CUDA shared memory registration failed when requesting recognition from deepstream to an external triton server. to occur

Please provide complete information as applicable to your setup.

• Hardware Platform (Jetson / GPU) : GPU
• DeepStream Version : 6.1
• JetPack Version (valid for Jetson only)
• TensorRT Version : 8.4.0.11
• NVIDIA GPU Driver Version (valid for GPU only) : 525.105.17
• Issue Type( questions, new requirements, bugs)
• How to reproduce the issue ? (This is for bugs. Including which sample app is using, the configuration files content, the command line used and other details for reproducing)

The execution environment is as follows

  1. triton server version is 23.10
  2. Deepstream sends an inference request to the triton server docker run separately.
  3. For deepstream’s config.pbtxt, set enable_cuda_buffer_sharing:true
  4. When deepstream makes one inference request to one GPU, it executes normally.
  5. When multiple deep stream inference requests are made in deep stream, an error like number 5 occurs, but over time, it stabilizes and multiple deep streams run normally.
  6. ERROR: infer_grpc_client.cpp:223 Failed to register CUDA shared memory.
    ERROR: infer_grpc_client.cpp:311 Failed to set inference input: failed to register CUDA shared memory region ‘inbuf_0x2be8300’: failed to open CUDA IPC handle: invalid argument
    ERROR: infer_grpc_backend.cpp:140 gRPC backend run failed to create request for model: yolov8_pose
    ERROR: infer_trtis_backend.cpp:350 failed to specify dims when running inference on model:yolov8_pose, nvinfer error:NVDSINFER_TRITON_ERROR
  7. I want to prevent 5 errors when making multiple inference requests.
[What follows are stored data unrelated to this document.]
What follows belongs to an exercise in optimizing a design on an open flow for small area, a short achievable clock period and few clock cycles per item; a production flow would make more cautious choices.
At most, simulation tests tie the RTL to the original design; equivalence was not proved.
For runs 7 and 8, only the layout was checked, not whether the RTL still works.
Power is estimated from default activity; no workload was simulated.

==> design.v <==
module psn_line_decoder (
    input  wire        clk,
    input  wire        rst_n,
    input  wire        in_valid,
    output wire        in_ready,
    input  wire [39:0] in_beat,
    input  wire        in_marked,
    input  wire [3:0]  in_mark_pos,
    output wire        out_valid,
    input  wire        out_ready,
    output wire [31:0] out_data,
    output wire        out_last,
    output wire [2:0]  out_status,
    output wire [3:0]  out_pos
);
    localparam integer RN = 18;           
    localparam integer EX = RN - 2;       
    localparam [2:0] ST_CLEAN     = 3'd0;
    localparam [2:0] ST_CORRECTED = 3'd1;
    localparam [2:0] ST_ERASURE   = 3'd2;
    localparam [2:0] ST_UNCORR    = 3'd3;
    localparam [2:0] ST_POISON    = 3'd4;
    function [3:0] gf_mul;
        input [3:0] a;
        input [3:0] b;
        reg   [6:0] p;
        integer i;
        begin
            p = 7'd0;
            for (i = 0; i < 4; i = i + 1)
                if (b[i]) p = p ^ ({3'd0, a} << i);
            if (p[6]) p = p ^ 7'b1001100;
            if (p[5]) p = p ^ 7'b0100110;
            if (p[4]) p = p ^ 7'b0010011;
            gf_mul = p[3:0];
        end
    endfunction
    function [3:0] locator;
        input [3:0] p;
        begin
            case (p)
                4'd0: locator = 4'hA;  4'd1: locator = 4'h5;  4'd2: locator = 4'hB;
                4'd3: locator = 4'hC;  4'd4: locator = 4'h6;  4'd5: locator = 4'h3;
                4'd6: locator = 4'h8;  4'd7: locator = 4'h4;  4'd8: locator = 4'h2;
                4'd9: locator = 4'h1;
                default: locator = 4'h0;
            endcase
        end
    endfunction
    function [4:0] dec_off;
        input [4:0] s;
        begin
            dec_off = (s == 5'd0) ? RN - 1 : s - 5'd1;
        end
    endfunction
    reg [31:0] r0_d;            
    reg [3:0]  r0_s;            
    reg [31:0] rd [1:RN-1];
    reg [3:0]  rs [1:RN-1];
    reg        in_ready_q;
    wire       wr = in_valid & in_ready_q;
    reg [3:0] s0_in, s1_in;
    integer k;
    always @(*) begin
        s0_in = 4'd0;
        s1_in = 4'd0;
        for (k = 0; k < 10; k = k + 1) begin
            s0_in = s0_in ^ in_beat[4*k +: 4];
            s1_in = s1_in ^ gf_mul(in_beat[4*k +: 4], locator(k[3:0]));
        end
    end
    integer i;
    always @(posedge clk) begin
        if (in_ready_q) begin
            r0_d <= in_beat[31:0];
            r0_s <= s0_in;
        end else begin
            r0_d <= rd[RN-1];
            r0_s <= rs[RN-1];
        end
        rd[1] <= r0_d;
        rs[1] <= r0_s;
        for (i = 2; i < RN; i = i + 1) begin
            rd[i] <= rd[i-1];
            rs[i] <= rs[i-1];
        end
    end
    reg        q_v;
    reg [3:0]  q_s0, q_s1;
    reg        q_mk;
    reg [3:0]  q_mp;
    always @(posedge clk) begin
        q_s0 <= s0_in;
        q_s1 <= s1_in;
        q_mk <= in_marked;
        q_mp <= in_mark_pos;
    end
    reg [3:0]  fcnt;            
    reg [9:0]  f_good;          
    reg        f_clean;
    reg        f_poison;
    reg [9:0]  b_good;
    reg [3:0]  r_m;
    reg [3:0]  lm;
    integer p;
    always @(*) begin
        for (p = 0; p < 10; p = p + 1)
            b_good[p] = ((q_s1 ^ gf_mul(locator(p[3:0]), q_s0)) == 4'd0);
        lm  = locator(q_mp);
        r_m = q_s1 ^ gf_mul(lm, q_s0);
    end
    wire b_clean  = (q_s0 == 4'd0) && (q_s1 == 4'd0);
    wire b_poison = q_mk ? (r_m == 4'h2) : (q_s0 == 4'h0 && q_s1 == 4'h2);
    wire       first = (fcnt == 4'd0);
    wire [9:0] n_good   = (first ? 10'h3FF : f_good) & b_good;
    wire       n_clean  = (first | f_clean)  & b_clean;
    wire       n_poison = (first | f_poison) & b_poison;
    wire       n_eras   = (first | f_good[q_mp]) & (r_m == 4'd0);
    reg [2:0] dec_st;
    reg [3:0] dec_fp;
    always @(*) begin
        dec_st = ST_UNCORR;
        dec_fp = 4'hF;
        if (n_poison) begin
            dec_st = ST_POISON;
            dec_fp = q_mk ? q_mp : 4'hF;
        end else if (!q_mk) begin
            if (n_clean) begin
                dec_st = ST_CLEAN;
            end else if (|n_good) begin
                dec_st = ST_CORRECTED;
                dec_fp = {n_good[8] | n_good[9],
                          n_good[4] | n_good[5] | n_good[6] | n_good[7],
                          n_good[2] | n_good[3] | n_good[6] | n_good[7],
                          n_good[1] | n_good[3] | n_good[5] | n_good[7] | n_good[9]};
            end
        end else if (n_eras) begin
            dec_st = ST_ERASURE;
            dec_fp = q_mp;
        end
    end
    reg        pend_v;
    reg [2:0]  pend_st;
    reg [3:0]  pend_fp;
    reg [4:0]  wr_off;
    reg [4:0]  rd_off;
    reg [4:0]  count;           
    reg [3:0]  rd_idx;          
    reg        a_v;
    reg [31:0] a_d;
    reg        a_last;
    reg [2:0]  a_st;
    reg [3:0]  a_pos;
    reg [3:0]  a_fp;
    wire       ext_ok = (rd_off == 5'd0) && (count != 5'd0) && (pend_v || rd_idx != 4'd0);
    wire       a_load = !a_v || out_ready;
    wire       ext    = ext_ok && a_load;
    wire [2:0] x_st = (rd_idx == 4'd0) ? pend_st : a_st;
    wire [3:0] x_fp = (rd_idx == 4'd0) ? pend_fp : a_fp;
    reg [31:0] x_mask;
    integer n;
    always @(*) begin
        for (n = 0; n < 8; n = n + 1)
            x_mask[4*n +: 4] = (x_fp == n) ? rs[EX] : 4'd0;
    end
    wire       inc = wr & ~ext;
    wire       dec = ext & ~wr;
    wire [4:0] count_p1 = count + 5'd1;
    wire [4:0] count_m1 = count - 5'd1;
    wire       c_eq0  = (count == 5'd0);
    wire       c_eq1  = (count == 5'd1);
    wire       c_eqf1 = (count == RN - 1);
    wire       c_eqf  = (count == RN);
    wire       full_n = (c_eqf1 & inc) | (c_eqf & ~dec);
    wire       zero_n = (c_eq0 & ~inc) | (c_eq1 & dec);
    wire       slot_n = wr | (wr_off == 5'd1);
    wire       in_ready_n = ~full_n & (slot_n | zero_n);
    always @(posedge clk) begin
        if (!rst_n) begin
            q_v        <= 1'b0;
            fcnt       <= 4'd0;
            pend_v     <= 1'b0;
            wr_off     <= 5'd0;
            rd_off     <= 5'd0;
            count      <= 5'd0;
            rd_idx     <= 4'd0;
            a_v        <= 1'b0;
            in_ready_q <= 1'b1;
        end else begin
            q_v <= wr;
            if (inc)
                count <= count_p1;
            else if (dec)
                count <= count_m1;
            wr_off <= wr ? 5'd0 : dec_off(wr_off);
            if (wr && count == 5'd0)
                rd_off <= RN - 2;
            else if (!ext)
                rd_off <= dec_off(rd_off);
            in_ready_q <= in_ready_n;
            if (q_v) begin
                fcnt     <= fcnt + 4'd1;
                f_good   <= n_good;
                f_clean  <= n_clean;
                f_poison <= n_poison;
                if (fcnt == 4'd15) begin
                    pend_v  <= 1'b1;
                    pend_st <= dec_st;
                    pend_fp <= dec_fp;
                end
            end
            if (ext && rd_idx == 4'd0 && !(q_v && fcnt == 4'd15))
                pend_v <= 1'b0;
            if (a_load)
                a_v <= ext_ok;
            if (ext) begin
                rd_idx <= rd_idx + 4'd1;
                a_last <= (rd_idx == 4'd15);
                a_st   <= x_st;
                a_pos  <= (x_st == ST_CORRECTED || x_st == ST_ERASURE) ? x_fp : 4'hF;
                a_fp   <= x_fp;
            end
        end
        if (a_load)
            a_d <= rd[EX] ^ x_mask;
    end
    assign in_ready   = in_ready_q;
    assign out_valid  = a_v;
    assign out_data   = a_d;
    assign out_last   = a_last;
    assign out_status = a_st;
    assign out_pos    = a_pos;
endmodule
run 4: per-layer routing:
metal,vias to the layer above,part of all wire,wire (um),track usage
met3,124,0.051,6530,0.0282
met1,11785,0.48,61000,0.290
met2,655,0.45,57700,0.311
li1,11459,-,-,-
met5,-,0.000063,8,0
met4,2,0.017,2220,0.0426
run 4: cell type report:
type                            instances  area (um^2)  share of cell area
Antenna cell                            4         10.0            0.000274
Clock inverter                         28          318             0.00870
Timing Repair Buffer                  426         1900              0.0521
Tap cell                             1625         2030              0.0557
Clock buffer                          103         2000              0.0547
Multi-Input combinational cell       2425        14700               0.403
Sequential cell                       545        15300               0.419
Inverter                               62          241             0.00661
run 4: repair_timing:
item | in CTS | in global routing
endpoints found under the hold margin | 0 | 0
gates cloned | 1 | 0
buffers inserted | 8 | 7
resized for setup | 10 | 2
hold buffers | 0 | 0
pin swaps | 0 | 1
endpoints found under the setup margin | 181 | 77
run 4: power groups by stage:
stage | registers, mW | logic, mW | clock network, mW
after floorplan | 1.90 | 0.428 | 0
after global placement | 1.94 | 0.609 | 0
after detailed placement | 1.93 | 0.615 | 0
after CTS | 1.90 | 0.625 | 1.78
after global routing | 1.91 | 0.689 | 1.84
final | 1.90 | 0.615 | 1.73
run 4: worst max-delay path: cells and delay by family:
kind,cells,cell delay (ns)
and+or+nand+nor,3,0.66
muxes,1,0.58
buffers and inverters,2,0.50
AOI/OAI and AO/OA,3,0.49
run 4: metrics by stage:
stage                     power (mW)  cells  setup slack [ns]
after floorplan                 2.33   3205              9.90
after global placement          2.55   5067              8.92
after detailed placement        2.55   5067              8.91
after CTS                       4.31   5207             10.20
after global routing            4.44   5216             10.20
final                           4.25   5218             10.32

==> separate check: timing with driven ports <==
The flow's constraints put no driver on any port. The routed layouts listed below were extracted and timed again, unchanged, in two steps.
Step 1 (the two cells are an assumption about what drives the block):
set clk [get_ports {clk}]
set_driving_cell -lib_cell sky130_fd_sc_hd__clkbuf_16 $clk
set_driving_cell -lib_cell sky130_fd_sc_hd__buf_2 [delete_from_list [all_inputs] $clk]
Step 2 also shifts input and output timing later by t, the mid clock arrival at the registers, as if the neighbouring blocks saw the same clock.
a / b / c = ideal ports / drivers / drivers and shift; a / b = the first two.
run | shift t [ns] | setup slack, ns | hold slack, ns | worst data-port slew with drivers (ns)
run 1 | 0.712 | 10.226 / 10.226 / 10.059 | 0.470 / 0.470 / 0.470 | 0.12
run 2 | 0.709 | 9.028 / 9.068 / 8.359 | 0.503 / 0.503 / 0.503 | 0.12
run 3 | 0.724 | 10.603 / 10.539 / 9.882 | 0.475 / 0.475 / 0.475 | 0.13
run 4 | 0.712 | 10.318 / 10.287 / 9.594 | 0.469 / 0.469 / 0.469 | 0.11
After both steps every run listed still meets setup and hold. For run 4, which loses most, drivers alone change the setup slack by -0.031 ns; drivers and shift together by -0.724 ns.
• Requirement details( This is for new requirement. Including the module name-for which plugin or for which sample application, the function description)

  1. I want to prevent 5 errors when making multiple inference requests.
  2. I can see from the document that enable_cuda_buffer_sharing:true is valid on the triton server in the deepstream docker container, but I confirmed that it operates normally over time even when running it on an external triton server. Please tell me how to prevent the above error from occurring.

This “enable_cuda_buffer_sharing” feature should be enabled only when the Triton server is on the same machine. are the client and tritonserver on the same machine? if yes, could you use deepstream-test1, which support nvinferserver, to reproduce this issue? Thanks!

Are you saying that you need to have a triton server inside the deepstream docker container when using deepstream docker?
If correct, as I wrote in the text, the triton server was run as a separate docker container.
As a result, a total of two docker containers, deepstream and triton server, are being used.
I know that the enable_cuda_buffer_sharing function works without problems when there is a triton server in the same deepstream.
However, as in my case, there was no triton server in the deepstream docker container, and when I ran the external triton server docker container, it took time to stabilize, but it worked in the end.
I’m getting ERROR: infer_grpc_client.cpp:223 Failed to register CUDA shared memory. I would like to resolve the error.

  1. Thanks for the sharing! seems the DeepSteram client and triton server are in the same machine but in the different docker container. I will try this “Failed to register CUDA shared” error.
  2. what do you mean about “makes one inference request to one GPU” and “When multiple deep stream inference requests are made in deep stream”? how to reproduce these steps?

please start the docker with “–ipc host”, please refer to this topic. On one machine, I started two deepstream:6.4-triton-multiarch as the client and server respectively. deepstream-app run well with enable_cuda_buffer_sharing=true.
if still encounter " Failed to register CUDA shared memory", please use deepstream-app to reproduce this issue and share the detailed reproducing steps.

I found a solution.
The way I proceeded was to run multiple deepstreams through multiprocess.
However, this method seems to have a problem because multiple processes with the same parent pid try to use shared memory at the same time.
After changing the part to subprocess and executing it, it operates as a separate process and the cuda shared memory error seems to have been resolved.
Thank you for your interest in the content.

1 Like

This topic was automatically closed 14 days after the last reply. New replies are no longer allowed.